Kinetic properties of UDP-glucose dehydrogenase from soybean nodules
1999; Elsevier BV; Volume: 147; Issue: 2 Linguagem: Inglês
10.1016/s0168-9452(99)00110-7
ISSN1873-2259
AutoresDouglas C. Stewart, Les Copeland,
Tópico(s)Nematode management and characterization studies
ResumoThe kinetic and regulatory properties of UDP-glucose dehydrogenase (EC 1.1.1.22) from the host cytosol of soybean (Glycine max L. cv. Alabaster) root nodules have been investigated.
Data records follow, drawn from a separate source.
==> src/rtl/osd_pkg.sv <==
// Shared types and constants for the OSD tile-map controller.
package osd_pkg;

  localparam int TILE_W = 9;
  localparam int CELL_W = 12;

  localparam logic [7:0] ADDR_ENABLE_DEF  = 8'hFE;
  localparam logic [7:0] ADDR_DISPLAY_DEF = 8'hFD;

  typedef logic [CELL_W-1:0] cell_t;
  typedef logic [CELL_W:0]   cell_lim_t;
  typedef logic [TILE_W-1:0] tile_t;

  typedef enum logic [1:0] {
    S_IDLE,
    S_FILL,
    S_DONE
  } fill_state_e;

endpackage

==> src/rtl/osd_fill_seq.sv <==
// Screen-fill sequencer: walks every tile cell once with a latched {inv,char},
// requesting the tile port each cycle and advancing only when granted.
module osd_fill_seq
  import osd_pkg::*;
#(
  parameter int C_CELLS   = 1280,
  parameter bit C_INVERSE = 1'b1
) (
  input  logic       clk_pixel,
  input  logic       resetn,
  input  logic       i_start,
  input  logic [7:0] i_char,
  input  logic       i_inv,
  input  logic       i_gnt,
  output logic       o_req,
  output cell_t      o_cell,
  output tile_t      o_data,
  output logic       o_idle,
  output logic       o_busy,
  output logic       o_done
);

  fill_state_e r_state;
  fill_state_e w_state_nxt;
  cell_t       r_cell;
  tile_t       r_data;
  logic        r_busy;
  logic        r_done;
  logic        w_last;

  assign w_last = (r_cell == cell_t'(C_CELLS - 1));

  // NOTE: every signal assigned in always_comb gets a default first, so no path can infer a latch.
  always_comb begin
    w_state_nxt = r_state;
    case (r_state)
      S_IDLE:  if (i_start) w_state_nxt = S_FILL;
      S_FILL:  if (i_gnt && w_last) w_state_nxt = S_DONE;
      S_DONE:  w_state_nxt = S_IDLE;
      default: w_state_nxt = S_IDLE;
    endcase
  end

  // NOTE: sequential state uses non-blocking assignments so all flops update together at the edge.
  always_ff @(posedge clk_pixel or negedge resetn) begin
    if (!resetn) begin
      r_state <= S_IDLE;
      r_cell  <= '0;
      r_data  <= '0;
      r_busy  <= 1'b0;
      r_done  <= 1'b0;
    end else begin
      r_state <= w_state_nxt;
      r_busy  <= (w_state_nxt == S_FILL);
      r_done  <= (w_state_nxt == S_DONE);
      if (r_state == S_IDLE && i_start) begin
        r_cell <= '0;
        r_data <= {C_INVERSE & i_inv, i_char};
      end else if (r_state == S_FILL && i_gnt) begin
        r_cell <= r_cell + 1'b1;
      end
    end
  end

  assign o_req  = (r_state == S_FILL);
  assign o_idle = (r_state == S_IDLE);
  assign o_cell = r_cell;
  assign o_data = r_data;
  assign o_busy = r_busy;
  assign o_done = r_done;

endmodule
$ cat config.mk
export PLATFORM = sky130hd
export DESIGN_NAME = fetch_mem_router
export DESIGN_NICKNAME = d
export VERILOG_FILES = /design/src/rtl/fetch_mem_router.sv
export SDC_FILE = /design/constraint.sdc
export NUM_CORES = 1
export LEC_CHECK = 0
export ABC_AREA = 1
export ABC_CLOCK_PERIOD_IN_PS = 5500
export BUFFER_PORTS_ARGS = -buffer_cell sky130_fd_sc_hd__clkbuf_2
export CORE_AREA = 5 5 191 193
export DETAILED_ROUTE_END_ITERATION = 12
export DIE_AREA = 0 0 196 198
export PLACE_DENSITY_LB_ADDON = 0.05
export SLEW_MARGIN = 20
export SYNTH_ARGS = -nofsm -noshare
export SYNTH_HDL_FRONTEND = slang
export SYNTH_SLANG_ARGS = --single-unit
$ cat constraint.sdc
create_clock -name clk_i -period 5.5 [get_ports clk_i]
set_input_delay 1.1 -clock clk_i [delete_from_list [all_inputs] [get_ports clk_i]]
set_output_delay 1.1 -clock clk_i [all_outputs]
set_load 0.02 [all_outputs]
<file path="config.mk">
export PLATFORM = sky130hd
export DESIGN_NAME = hazard_ctrl
export DESIGN_NICKNAME = d
export VERILOG_FILES = /design/src/rtl/hazard_pkg.sv /design/src/rtl/md_timer.sv /design/src/rtl/hazard_ctrl.sv
export SDC_FILE = /design/constraint.sdc
export NUM_CORES = 1
export LEC_CHECK = 0
export ABC_AREA = 1
export CAP_MARGIN = 5
export CORE_MARGIN = 1
export CORE_UTILIZATION = 42
export DETAILED_ROUTE_END_ITERATION = 16
export DONT_BUFFER_PORTS = 1
export MAX_ROUTING_LAYER = met4
export PLACE_DENSITY = 0.56
export SYNTH_ARGS = -nofsm -noshare
export SYNTH_HDL_FRONTEND = slang
export SYNTH_SLANG_ARGS = --single-unit
</file>
<file path="constraint.sdc">
create_clock -name clk -period 2.4 [get_ports clk]
set_clock_uncertainty 0.1 [all_clocks]
set_input_delay 0.6 -clock clk [delete_from_list [all_inputs] [get_ports clk]]
set_output_delay 0.6 -clock clk [all_outputs]
set_load 0.02 [all_outputs]
</file>
File: src/rtl/io_responder_pkg.sv
// Shared constants and types for the memory-mapped I/O responder.
package io_responder_pkg;

  localparam int unsigned BYTE_W = 8;
  localparam int unsigned CNT_W  = 32;
  localparam int unsigned DEC_W  = 18;

  localparam logic [DEC_W-1:0] IO_UART = 18'h30000;
  localparam logic [DEC_W-1:0] IO_CLK  = 18'h30004;

  typedef enum logic [1:0] {
    ST_RUN   = 2'd0,
    ST_DRAIN = 2'd1,
    ST_END   = 2'd2
  } state_e;

endpackage

File: src/rtl/io_fifo.sv
// Synchronous FIFO with (AW+1)-bit pointers; the extra MSB separates full from empty.
module io_fifo #(
  parameter int unsigned AW = 4,
  parameter int unsigned W  = 8
) (
  input  logic         clk_in,
  input  logic         rst_in,
  input  logic         push,
  input  logic [W-1:0] push_data,
  input  logic         pop,
  output logic         full,
  output logic         empty,
  output logic [W-1:0] head
);

  localparam int unsigned DEPTH = 1 << AW;

  logic [W-1:0] mem [DEPTH];
  logic [AW:0]  wr_ptr;
  logic [AW:0]  rd_ptr;
  logic         do_push;
  logic         do_pop;

  assign do_push = push & ~full;
  assign do_pop  = pop & ~empty;

  always_ff @(posedge clk_in) begin
    if (rst_in) begin
      wr_ptr <= '0;
      rd_ptr <= '0;
    end else begin
      if (do_push) wr_ptr <= wr_ptr + (AW+1)'(1);
      if (do_pop)  rd_ptr <= rd_ptr + (AW+1)'(1);
    end
  end

  // Storage needs no reset; pointers alone define the contents.
  always_ff @(posedge clk_in) begin
    if (do_push) mem[wr_ptr[AW-1:0]] <= push_data;
  end

  assign full  = (wr_ptr[AW] != rd_ptr[AW]) && (wr_ptr[AW-1:0] == rd_ptr[AW-1:0]);
  assign empty = (wr_ptr == rd_ptr);
  assign head  = mem[rd_ptr[AW-1:0]];

endmodule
The results of studies with inhibitors, together with results from previous initial velocity studies (D.C. Stewart, L. Copeland, Plant Physiol. 116 (1998) 349–355), were consistent with a mechanism that does not have a central complex in which all of the substrates are bound simultaneously. Studies on the effect of pH on kinetic constants, and with p-chloromercuribenzoate, indicated that a sulfhydryl group was involved in substrate binding. UDP-xylose was a potent inhibitor of UDP-glucose dehydrogenase and is suggested to be involved in the fine control of activity through feedback inhibition. The values of kinetic parameters indicate that activity of purified UDP-glucose dehydrogenase was influenced by the ratio of NAD+/NADH.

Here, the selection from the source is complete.